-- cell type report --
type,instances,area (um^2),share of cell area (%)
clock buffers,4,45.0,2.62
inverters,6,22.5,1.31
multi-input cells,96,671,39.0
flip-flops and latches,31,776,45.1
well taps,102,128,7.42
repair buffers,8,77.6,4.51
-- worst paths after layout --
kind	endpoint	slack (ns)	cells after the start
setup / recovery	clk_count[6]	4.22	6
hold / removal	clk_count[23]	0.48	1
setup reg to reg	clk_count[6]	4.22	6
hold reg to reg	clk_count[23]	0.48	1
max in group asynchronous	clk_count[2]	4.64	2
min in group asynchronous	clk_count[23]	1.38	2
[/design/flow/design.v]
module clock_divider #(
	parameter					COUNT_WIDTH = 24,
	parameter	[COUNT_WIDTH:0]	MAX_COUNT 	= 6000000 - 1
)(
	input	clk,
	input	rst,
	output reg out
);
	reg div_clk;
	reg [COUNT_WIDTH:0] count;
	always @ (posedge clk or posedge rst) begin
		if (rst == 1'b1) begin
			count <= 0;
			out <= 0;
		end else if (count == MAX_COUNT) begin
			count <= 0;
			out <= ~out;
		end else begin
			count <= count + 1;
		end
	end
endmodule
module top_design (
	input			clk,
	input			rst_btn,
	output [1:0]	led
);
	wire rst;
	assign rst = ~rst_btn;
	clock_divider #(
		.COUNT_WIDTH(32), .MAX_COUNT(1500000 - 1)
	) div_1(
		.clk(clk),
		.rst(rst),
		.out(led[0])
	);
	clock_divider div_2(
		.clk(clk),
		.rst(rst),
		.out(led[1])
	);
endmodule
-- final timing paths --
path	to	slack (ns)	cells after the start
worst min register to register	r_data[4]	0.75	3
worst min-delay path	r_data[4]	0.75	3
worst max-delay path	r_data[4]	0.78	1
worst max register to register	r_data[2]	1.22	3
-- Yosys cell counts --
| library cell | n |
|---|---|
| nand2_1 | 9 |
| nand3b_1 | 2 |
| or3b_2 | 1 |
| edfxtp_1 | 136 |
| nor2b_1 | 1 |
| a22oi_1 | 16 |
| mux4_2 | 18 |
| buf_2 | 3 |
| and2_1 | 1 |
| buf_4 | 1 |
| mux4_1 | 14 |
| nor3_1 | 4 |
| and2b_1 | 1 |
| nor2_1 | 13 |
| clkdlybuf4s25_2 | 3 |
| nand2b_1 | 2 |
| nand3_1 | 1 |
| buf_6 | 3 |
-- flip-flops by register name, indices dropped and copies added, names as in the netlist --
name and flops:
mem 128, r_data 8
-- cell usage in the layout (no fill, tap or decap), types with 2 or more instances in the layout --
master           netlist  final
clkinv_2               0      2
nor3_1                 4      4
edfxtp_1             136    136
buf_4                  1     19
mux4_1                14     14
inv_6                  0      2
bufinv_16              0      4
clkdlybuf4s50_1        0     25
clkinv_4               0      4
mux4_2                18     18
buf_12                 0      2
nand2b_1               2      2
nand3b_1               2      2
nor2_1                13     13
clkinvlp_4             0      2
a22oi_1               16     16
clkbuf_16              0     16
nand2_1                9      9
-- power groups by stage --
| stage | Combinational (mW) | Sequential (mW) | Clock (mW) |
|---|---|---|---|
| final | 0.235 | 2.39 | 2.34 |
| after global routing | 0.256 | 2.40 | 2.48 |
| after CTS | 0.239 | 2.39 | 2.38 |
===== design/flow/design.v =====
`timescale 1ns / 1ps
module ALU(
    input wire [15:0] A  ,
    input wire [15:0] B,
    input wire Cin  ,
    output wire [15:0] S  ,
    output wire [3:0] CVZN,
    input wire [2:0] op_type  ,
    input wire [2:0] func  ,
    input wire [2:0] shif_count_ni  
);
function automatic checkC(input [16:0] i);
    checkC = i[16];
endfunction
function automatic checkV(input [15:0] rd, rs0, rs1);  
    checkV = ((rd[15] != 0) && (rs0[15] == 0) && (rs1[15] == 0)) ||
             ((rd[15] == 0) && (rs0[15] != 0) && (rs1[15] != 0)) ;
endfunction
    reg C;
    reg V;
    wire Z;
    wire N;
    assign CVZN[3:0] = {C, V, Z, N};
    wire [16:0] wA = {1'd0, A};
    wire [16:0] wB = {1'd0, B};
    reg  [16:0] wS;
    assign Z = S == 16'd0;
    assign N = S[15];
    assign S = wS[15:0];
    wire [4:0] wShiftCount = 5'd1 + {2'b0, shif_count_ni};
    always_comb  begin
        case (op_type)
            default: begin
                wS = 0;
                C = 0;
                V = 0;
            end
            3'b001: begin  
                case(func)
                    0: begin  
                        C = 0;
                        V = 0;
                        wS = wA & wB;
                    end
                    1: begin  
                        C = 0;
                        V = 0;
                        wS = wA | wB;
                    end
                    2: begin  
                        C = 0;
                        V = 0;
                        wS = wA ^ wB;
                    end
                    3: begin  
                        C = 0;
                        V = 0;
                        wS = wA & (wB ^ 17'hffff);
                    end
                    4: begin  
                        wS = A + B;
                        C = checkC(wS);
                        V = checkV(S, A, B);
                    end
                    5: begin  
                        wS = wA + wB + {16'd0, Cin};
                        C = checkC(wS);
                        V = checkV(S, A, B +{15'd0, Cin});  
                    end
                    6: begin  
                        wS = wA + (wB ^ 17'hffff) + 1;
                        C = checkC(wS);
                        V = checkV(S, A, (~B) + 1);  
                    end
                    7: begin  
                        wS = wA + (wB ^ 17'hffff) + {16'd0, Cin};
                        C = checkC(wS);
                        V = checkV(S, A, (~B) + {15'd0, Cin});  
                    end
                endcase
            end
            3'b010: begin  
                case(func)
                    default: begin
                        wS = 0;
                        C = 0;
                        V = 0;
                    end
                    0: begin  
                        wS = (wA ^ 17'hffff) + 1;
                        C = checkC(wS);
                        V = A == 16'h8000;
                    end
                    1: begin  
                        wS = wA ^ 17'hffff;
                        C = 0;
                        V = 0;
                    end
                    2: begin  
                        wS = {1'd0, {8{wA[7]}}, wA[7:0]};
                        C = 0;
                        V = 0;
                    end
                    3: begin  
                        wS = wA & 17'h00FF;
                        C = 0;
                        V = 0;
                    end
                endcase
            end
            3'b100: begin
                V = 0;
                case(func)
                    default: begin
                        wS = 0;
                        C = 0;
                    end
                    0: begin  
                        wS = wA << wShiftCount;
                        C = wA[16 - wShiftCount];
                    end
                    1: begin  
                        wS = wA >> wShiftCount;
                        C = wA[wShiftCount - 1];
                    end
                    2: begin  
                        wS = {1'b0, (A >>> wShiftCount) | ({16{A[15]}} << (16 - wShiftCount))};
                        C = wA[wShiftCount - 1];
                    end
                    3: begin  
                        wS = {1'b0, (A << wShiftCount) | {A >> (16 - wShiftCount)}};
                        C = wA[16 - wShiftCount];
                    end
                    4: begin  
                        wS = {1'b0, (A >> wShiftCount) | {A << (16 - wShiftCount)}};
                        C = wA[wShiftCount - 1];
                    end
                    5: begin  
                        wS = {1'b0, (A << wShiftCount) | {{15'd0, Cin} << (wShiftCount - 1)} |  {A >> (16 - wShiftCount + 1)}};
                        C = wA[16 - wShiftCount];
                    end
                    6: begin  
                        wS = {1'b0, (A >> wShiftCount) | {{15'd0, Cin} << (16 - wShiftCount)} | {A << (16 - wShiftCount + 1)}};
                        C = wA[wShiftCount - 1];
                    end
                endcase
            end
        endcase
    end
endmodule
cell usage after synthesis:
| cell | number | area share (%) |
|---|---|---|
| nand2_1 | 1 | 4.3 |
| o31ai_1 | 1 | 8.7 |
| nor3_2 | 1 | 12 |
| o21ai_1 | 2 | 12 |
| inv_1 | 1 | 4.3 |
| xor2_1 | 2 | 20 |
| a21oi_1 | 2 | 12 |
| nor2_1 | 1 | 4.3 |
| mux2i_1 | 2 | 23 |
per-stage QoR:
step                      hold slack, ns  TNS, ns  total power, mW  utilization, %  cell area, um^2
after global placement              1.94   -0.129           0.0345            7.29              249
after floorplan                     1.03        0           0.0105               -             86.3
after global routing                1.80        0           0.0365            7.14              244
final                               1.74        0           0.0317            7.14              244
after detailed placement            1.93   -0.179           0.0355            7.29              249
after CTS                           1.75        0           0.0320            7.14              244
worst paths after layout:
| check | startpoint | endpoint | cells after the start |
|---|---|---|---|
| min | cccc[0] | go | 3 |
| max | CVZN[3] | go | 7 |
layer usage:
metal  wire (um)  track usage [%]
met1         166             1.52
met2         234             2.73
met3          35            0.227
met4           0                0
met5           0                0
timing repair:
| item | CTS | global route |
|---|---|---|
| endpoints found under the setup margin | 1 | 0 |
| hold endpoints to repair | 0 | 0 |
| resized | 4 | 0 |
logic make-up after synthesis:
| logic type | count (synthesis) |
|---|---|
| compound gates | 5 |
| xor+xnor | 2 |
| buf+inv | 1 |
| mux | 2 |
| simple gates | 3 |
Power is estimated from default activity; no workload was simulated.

### PROBLEM STATEMENT
Begin at the top of the records above and quote each line exactly, ending with the line that contains "max in group".

### REPLY
-- cell type report --
type,instances,area (um^2),share of cell area (%)
clock buffers,4,45.0,2.62
inverters,6,22.5,1.31
multi-input cells,96,671,39.0
flip-flops and latches,31,776,45.1
well taps,102,128,7.42
repair buffers,8,77.6,4.51
-- worst paths after layout --
kind	endpoint	slack (ns)	cells after the start
setup / recovery	clk_count[6]	4.22	6
hold / removal	clk_count[23]	0.48	1
setup reg to reg	clk_count[6]	4.22	6
hold reg to reg	clk_count[23]	0.48	1
max in group asynchronous	clk_count[2]	4.64	2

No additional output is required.